What is needed: If a line includes the word "constraint", it belongs in the count; state the total for the data below and add nothing.
═══ Material for this exercise ═══
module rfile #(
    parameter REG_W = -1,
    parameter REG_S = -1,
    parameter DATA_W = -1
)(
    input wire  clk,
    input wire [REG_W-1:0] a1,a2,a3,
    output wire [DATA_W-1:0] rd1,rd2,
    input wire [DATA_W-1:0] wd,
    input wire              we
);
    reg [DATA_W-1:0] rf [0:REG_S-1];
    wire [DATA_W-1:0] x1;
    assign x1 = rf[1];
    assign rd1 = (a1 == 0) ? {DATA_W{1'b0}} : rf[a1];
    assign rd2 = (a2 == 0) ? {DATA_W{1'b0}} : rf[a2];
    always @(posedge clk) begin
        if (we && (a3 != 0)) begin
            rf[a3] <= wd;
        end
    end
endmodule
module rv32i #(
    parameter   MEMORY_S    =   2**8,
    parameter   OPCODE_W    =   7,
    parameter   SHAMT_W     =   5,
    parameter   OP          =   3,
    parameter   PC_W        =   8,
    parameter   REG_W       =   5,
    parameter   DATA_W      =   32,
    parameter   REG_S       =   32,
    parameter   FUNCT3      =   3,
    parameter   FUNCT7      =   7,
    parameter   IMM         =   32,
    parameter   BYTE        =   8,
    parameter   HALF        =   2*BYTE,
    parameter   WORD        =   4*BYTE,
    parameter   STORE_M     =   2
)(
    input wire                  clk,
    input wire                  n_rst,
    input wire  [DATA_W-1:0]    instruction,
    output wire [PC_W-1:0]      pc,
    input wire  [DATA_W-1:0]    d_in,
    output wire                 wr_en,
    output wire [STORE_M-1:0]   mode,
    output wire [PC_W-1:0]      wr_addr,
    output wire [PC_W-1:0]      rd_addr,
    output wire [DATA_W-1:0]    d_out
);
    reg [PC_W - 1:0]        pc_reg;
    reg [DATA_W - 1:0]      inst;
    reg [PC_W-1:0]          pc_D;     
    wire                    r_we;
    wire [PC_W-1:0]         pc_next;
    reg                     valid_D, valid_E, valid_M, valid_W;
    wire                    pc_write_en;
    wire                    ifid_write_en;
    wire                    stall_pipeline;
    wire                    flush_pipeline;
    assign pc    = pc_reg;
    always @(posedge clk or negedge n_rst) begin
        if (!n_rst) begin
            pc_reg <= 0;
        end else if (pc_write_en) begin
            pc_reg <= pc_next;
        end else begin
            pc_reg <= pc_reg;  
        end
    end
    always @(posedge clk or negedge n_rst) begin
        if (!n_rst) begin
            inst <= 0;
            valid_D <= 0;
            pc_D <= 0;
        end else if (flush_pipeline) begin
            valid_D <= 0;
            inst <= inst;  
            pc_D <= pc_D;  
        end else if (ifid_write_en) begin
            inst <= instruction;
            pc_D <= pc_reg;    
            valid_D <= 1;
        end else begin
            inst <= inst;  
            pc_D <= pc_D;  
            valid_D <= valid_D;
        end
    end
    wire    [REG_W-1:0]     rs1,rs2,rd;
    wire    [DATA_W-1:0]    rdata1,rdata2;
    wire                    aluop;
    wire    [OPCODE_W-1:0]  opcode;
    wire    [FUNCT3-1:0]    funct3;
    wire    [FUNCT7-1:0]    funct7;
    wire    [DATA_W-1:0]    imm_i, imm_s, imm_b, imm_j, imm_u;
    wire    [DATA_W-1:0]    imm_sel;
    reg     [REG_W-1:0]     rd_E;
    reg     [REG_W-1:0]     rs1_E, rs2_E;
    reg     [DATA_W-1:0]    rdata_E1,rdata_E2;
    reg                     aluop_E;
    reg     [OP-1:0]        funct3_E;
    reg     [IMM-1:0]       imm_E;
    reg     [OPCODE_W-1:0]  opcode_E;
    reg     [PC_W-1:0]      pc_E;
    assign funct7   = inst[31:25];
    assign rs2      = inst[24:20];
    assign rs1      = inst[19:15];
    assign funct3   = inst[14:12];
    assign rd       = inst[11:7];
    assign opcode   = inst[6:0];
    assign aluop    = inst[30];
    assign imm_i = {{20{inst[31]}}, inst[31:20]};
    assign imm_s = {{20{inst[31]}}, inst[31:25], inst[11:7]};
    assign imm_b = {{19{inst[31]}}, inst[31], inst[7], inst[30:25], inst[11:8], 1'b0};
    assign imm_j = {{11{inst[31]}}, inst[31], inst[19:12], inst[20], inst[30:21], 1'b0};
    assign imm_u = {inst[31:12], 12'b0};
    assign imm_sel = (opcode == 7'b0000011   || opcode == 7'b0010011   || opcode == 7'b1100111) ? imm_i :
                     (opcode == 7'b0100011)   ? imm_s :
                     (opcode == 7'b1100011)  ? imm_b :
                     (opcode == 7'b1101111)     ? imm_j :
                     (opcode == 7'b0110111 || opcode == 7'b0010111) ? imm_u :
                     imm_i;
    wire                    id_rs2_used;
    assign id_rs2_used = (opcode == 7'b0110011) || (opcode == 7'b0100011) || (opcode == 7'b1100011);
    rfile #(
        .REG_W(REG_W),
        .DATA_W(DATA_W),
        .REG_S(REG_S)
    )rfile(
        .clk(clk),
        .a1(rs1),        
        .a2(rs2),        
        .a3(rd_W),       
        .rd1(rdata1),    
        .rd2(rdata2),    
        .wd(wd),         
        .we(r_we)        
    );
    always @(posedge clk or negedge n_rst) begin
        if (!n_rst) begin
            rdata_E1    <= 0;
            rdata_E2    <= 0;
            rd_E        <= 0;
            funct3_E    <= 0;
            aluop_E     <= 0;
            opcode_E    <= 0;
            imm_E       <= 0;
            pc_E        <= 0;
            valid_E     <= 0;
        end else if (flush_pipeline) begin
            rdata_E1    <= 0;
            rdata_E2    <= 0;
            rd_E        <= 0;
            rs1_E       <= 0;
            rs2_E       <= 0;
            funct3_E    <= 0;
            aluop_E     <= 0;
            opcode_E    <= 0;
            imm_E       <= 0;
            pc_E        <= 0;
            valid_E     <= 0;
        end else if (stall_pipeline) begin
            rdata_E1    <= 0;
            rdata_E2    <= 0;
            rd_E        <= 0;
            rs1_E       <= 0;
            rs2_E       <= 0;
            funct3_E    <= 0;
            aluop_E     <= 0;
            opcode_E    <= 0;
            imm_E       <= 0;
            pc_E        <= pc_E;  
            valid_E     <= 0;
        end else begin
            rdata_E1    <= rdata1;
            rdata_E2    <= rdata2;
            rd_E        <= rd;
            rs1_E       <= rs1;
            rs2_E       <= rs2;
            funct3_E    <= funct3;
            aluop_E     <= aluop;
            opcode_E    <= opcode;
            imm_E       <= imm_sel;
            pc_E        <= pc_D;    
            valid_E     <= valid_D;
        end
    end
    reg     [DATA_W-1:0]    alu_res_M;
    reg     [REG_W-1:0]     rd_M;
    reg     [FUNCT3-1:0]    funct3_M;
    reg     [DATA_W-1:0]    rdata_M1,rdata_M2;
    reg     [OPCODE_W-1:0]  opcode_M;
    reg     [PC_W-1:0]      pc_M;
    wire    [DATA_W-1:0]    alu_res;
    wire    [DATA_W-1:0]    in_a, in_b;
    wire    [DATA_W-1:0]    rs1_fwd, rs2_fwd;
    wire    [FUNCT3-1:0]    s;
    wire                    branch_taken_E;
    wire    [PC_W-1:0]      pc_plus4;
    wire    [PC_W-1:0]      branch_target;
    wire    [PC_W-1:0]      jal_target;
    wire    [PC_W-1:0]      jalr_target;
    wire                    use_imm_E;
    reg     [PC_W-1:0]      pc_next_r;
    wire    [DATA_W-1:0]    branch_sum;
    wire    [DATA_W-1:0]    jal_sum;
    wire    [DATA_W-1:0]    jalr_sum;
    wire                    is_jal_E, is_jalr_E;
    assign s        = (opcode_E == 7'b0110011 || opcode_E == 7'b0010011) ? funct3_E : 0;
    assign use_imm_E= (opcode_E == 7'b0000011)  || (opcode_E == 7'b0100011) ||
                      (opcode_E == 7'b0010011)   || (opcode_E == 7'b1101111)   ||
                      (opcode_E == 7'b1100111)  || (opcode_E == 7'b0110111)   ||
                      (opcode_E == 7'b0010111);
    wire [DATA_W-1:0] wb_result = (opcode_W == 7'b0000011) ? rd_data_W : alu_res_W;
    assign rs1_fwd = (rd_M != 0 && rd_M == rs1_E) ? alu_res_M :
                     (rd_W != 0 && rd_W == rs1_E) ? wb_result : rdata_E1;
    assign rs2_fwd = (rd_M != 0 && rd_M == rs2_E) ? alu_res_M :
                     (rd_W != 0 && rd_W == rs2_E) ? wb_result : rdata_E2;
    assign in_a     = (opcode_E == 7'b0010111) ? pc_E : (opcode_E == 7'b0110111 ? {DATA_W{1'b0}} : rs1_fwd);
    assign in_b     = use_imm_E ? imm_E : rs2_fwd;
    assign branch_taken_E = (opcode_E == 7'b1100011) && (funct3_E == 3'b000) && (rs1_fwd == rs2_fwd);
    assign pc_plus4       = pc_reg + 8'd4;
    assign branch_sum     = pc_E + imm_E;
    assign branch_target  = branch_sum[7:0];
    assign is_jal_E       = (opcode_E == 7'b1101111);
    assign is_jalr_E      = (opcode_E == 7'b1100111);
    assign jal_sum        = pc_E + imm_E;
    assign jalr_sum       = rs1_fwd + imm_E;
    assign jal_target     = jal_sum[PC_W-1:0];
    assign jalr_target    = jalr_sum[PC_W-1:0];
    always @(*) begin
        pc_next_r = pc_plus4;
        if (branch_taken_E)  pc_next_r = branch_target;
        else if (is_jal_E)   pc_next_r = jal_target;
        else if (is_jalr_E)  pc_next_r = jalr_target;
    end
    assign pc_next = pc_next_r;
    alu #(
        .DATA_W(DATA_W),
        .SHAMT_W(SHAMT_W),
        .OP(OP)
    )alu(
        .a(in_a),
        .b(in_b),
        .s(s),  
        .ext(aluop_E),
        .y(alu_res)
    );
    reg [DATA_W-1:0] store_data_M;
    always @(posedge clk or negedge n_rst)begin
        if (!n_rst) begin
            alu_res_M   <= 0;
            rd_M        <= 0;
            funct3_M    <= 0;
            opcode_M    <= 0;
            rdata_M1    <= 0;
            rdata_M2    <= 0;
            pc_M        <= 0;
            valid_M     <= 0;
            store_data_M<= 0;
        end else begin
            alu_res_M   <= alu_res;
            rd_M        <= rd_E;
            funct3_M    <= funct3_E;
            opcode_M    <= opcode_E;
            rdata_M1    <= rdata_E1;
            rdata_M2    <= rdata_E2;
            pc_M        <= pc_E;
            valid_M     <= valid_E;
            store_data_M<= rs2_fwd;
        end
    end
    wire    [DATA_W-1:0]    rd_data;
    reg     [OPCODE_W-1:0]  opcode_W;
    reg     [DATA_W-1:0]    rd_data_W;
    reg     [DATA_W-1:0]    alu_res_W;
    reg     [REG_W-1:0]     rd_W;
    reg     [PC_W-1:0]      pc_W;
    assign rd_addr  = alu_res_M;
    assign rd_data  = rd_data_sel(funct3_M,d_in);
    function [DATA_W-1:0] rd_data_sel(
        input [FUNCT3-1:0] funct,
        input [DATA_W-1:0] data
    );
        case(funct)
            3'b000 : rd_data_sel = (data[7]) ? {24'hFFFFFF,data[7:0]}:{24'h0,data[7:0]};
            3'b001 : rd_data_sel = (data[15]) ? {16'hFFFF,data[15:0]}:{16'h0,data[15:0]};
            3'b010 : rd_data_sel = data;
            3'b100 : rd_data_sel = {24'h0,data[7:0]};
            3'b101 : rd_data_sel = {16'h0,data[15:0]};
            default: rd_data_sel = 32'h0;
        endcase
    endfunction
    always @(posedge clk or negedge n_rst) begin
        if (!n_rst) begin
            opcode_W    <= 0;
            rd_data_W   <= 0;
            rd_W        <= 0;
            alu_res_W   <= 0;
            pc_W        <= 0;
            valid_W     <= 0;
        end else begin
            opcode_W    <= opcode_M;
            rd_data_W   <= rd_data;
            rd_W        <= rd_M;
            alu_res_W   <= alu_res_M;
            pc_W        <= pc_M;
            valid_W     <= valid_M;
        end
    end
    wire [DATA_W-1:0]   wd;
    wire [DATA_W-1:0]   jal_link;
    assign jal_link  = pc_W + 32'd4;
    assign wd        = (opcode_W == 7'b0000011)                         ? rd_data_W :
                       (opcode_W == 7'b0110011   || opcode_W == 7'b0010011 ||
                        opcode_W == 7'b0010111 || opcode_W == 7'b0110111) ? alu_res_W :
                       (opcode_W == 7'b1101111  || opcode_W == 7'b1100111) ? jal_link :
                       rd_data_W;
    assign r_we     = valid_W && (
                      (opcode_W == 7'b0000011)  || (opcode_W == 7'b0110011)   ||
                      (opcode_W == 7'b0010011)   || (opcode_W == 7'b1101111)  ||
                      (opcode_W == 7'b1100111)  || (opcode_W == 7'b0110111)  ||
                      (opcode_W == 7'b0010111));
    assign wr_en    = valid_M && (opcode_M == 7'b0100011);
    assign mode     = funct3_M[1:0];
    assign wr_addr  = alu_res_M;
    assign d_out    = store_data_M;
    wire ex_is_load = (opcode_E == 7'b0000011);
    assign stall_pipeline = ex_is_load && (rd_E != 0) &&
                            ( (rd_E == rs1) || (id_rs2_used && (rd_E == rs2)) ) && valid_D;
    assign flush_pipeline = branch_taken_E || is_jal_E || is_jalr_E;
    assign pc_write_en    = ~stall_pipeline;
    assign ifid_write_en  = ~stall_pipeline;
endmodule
═══
═══ Material for this exercise ═══
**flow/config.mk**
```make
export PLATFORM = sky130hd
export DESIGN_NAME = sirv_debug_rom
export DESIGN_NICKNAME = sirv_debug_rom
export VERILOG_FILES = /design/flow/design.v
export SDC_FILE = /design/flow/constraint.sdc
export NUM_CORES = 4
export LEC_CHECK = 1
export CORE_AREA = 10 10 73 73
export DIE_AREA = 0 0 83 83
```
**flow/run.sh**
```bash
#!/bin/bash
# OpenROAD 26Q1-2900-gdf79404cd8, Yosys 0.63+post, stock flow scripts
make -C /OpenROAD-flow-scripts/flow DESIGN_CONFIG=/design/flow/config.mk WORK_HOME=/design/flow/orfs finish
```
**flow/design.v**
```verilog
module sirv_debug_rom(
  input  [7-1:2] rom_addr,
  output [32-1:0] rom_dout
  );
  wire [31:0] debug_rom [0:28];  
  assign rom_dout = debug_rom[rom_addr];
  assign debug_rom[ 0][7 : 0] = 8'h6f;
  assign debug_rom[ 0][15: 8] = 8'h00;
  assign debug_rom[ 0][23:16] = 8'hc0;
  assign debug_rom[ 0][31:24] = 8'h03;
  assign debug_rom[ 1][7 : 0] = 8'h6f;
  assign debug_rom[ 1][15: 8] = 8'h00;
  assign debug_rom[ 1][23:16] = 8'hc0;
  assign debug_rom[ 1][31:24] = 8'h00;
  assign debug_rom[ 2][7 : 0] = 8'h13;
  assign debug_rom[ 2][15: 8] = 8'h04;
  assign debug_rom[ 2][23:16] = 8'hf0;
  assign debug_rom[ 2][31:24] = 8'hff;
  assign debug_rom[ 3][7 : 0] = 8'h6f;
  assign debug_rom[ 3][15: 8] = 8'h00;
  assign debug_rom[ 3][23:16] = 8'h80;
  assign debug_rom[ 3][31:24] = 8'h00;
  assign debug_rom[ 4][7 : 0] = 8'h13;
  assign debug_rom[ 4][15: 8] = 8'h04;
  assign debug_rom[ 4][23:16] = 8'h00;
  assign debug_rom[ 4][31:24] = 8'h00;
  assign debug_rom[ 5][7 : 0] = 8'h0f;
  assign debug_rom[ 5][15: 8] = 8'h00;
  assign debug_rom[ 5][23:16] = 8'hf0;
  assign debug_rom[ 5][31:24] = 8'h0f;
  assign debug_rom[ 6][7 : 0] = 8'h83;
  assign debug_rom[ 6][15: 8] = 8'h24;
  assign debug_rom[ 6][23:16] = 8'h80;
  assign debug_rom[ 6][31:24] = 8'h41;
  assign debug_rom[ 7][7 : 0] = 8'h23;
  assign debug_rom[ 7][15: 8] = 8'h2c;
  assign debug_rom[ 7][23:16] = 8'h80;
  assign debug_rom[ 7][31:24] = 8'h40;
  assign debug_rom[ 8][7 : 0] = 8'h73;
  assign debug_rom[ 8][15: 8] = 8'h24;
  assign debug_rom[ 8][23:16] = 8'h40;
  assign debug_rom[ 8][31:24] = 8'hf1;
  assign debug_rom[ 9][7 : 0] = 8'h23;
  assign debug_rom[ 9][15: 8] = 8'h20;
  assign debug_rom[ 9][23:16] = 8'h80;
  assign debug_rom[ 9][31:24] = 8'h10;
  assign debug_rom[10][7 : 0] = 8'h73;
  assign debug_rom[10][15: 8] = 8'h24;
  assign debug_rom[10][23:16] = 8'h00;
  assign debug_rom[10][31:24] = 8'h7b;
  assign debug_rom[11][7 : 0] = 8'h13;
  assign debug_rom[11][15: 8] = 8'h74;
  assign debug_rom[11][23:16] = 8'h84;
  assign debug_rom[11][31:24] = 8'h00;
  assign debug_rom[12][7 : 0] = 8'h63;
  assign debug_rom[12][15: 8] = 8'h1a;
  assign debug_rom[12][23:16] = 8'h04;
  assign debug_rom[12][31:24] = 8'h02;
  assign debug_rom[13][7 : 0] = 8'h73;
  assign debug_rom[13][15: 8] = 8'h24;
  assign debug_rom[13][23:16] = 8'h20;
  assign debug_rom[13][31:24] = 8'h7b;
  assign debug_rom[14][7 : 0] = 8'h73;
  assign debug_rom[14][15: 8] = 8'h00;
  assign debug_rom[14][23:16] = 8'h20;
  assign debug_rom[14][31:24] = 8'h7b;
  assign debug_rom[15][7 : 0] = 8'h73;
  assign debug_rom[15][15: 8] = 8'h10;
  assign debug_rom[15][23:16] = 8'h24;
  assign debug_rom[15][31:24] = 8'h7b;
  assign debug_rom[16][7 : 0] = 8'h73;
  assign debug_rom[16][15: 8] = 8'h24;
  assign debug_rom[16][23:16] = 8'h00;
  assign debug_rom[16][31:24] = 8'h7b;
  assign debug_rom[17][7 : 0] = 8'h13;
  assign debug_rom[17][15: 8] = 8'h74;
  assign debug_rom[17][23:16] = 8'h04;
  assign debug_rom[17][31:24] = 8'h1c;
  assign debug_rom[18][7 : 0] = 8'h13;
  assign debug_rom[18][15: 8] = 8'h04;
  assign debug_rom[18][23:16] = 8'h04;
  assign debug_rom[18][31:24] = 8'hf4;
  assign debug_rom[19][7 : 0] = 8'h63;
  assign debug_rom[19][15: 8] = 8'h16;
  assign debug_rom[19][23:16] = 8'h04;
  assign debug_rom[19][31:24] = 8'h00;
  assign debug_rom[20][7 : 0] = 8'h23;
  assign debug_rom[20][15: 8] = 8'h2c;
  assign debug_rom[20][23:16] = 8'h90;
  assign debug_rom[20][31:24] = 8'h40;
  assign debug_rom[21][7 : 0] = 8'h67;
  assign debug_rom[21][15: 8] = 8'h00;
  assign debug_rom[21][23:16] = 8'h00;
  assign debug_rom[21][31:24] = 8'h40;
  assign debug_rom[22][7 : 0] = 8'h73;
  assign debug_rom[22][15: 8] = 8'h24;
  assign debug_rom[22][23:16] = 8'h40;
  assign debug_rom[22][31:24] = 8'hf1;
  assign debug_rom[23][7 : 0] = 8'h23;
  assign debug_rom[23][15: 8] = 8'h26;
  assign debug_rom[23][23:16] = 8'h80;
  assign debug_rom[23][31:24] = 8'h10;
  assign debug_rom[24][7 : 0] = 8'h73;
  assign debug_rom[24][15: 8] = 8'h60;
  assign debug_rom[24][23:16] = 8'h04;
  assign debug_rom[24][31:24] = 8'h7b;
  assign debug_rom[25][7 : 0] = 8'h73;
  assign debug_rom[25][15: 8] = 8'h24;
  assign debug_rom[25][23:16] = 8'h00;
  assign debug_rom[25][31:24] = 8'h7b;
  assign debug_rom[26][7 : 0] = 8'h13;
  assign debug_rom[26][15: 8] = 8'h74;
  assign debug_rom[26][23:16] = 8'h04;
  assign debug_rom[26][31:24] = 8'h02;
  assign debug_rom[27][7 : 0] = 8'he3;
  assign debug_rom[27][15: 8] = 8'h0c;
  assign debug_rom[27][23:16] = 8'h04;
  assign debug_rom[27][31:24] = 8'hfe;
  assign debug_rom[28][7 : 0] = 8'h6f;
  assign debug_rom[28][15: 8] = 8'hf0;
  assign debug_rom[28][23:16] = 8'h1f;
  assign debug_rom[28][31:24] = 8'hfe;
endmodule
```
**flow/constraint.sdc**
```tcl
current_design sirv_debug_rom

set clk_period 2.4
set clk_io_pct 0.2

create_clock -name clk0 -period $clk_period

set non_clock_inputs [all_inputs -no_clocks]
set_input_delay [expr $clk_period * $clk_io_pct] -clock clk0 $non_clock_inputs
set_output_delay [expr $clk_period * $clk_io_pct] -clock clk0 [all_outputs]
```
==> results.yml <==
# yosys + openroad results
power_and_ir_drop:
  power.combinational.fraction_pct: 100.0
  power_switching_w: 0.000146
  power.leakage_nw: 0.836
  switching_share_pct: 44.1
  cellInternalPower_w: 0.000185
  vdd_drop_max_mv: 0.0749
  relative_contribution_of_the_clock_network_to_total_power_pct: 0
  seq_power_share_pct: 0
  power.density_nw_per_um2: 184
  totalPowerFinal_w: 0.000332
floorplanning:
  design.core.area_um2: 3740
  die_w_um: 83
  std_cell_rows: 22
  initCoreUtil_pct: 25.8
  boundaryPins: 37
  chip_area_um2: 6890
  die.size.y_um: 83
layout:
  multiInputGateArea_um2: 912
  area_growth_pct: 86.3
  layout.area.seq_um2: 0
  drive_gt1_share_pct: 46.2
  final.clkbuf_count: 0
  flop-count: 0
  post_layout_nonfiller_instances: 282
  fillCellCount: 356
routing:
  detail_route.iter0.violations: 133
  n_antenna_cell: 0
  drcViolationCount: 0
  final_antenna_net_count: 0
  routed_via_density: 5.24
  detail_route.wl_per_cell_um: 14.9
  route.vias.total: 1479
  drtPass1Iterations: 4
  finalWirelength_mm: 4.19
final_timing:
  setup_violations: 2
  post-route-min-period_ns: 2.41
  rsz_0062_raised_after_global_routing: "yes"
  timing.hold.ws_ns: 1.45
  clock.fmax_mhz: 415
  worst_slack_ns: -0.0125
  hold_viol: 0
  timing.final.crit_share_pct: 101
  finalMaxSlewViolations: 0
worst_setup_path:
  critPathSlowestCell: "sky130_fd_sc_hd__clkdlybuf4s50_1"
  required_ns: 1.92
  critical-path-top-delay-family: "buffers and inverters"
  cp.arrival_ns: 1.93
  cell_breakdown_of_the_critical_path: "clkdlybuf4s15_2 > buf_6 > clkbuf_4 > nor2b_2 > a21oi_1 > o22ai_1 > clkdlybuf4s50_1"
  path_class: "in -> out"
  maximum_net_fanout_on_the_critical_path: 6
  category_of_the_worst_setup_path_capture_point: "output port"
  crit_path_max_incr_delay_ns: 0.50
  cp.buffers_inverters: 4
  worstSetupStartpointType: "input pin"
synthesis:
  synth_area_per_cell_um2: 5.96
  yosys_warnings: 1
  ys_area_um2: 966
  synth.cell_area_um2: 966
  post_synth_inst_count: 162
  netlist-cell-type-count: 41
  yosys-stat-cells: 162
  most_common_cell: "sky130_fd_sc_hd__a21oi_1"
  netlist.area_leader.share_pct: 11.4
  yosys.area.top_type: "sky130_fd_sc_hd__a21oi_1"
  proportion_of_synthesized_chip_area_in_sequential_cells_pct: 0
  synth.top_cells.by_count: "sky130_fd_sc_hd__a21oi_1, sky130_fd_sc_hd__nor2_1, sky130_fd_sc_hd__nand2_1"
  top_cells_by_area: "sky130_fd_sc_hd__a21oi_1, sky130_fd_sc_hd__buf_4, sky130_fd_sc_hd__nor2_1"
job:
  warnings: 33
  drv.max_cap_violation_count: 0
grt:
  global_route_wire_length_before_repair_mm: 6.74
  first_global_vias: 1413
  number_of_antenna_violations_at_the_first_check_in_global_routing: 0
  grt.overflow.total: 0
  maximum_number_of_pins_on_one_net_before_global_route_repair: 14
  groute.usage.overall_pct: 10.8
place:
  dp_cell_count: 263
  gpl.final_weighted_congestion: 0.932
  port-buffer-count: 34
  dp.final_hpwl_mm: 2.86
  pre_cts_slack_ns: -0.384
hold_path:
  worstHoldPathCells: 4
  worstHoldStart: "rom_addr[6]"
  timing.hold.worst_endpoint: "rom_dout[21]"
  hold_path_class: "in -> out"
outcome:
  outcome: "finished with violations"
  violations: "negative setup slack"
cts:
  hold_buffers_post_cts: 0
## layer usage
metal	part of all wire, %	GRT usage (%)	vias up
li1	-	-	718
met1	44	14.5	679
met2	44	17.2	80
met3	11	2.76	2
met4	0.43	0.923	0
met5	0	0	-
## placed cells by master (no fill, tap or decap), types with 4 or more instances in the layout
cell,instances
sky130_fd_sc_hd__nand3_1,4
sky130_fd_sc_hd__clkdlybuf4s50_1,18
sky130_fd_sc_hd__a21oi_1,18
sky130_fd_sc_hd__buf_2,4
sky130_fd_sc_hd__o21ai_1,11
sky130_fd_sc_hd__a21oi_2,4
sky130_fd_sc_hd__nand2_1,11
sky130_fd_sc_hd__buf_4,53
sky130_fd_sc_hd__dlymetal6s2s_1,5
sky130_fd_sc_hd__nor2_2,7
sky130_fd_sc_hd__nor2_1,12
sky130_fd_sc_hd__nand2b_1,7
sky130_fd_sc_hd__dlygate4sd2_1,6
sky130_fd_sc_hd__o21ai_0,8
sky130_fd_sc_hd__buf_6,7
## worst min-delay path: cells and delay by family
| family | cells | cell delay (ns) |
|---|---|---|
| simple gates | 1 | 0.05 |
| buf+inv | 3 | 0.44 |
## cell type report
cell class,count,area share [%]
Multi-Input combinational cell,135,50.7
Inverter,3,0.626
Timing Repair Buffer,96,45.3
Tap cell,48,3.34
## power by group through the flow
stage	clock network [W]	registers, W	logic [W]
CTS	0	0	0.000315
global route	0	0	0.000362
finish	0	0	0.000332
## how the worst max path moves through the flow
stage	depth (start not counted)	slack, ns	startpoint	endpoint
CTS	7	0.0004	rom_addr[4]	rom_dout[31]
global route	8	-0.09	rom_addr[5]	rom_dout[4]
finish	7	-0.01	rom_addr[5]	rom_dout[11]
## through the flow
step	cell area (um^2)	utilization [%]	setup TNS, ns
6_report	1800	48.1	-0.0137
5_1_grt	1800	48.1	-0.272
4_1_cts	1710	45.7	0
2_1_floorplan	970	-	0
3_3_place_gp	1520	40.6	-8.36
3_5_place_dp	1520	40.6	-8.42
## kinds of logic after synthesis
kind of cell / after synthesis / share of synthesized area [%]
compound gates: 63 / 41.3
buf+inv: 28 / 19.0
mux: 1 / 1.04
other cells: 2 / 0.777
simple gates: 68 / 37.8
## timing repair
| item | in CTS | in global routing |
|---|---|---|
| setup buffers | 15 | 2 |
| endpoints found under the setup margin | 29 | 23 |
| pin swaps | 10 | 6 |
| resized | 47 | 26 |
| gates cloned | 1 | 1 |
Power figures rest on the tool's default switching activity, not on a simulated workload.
═══
Result for this exercise: 2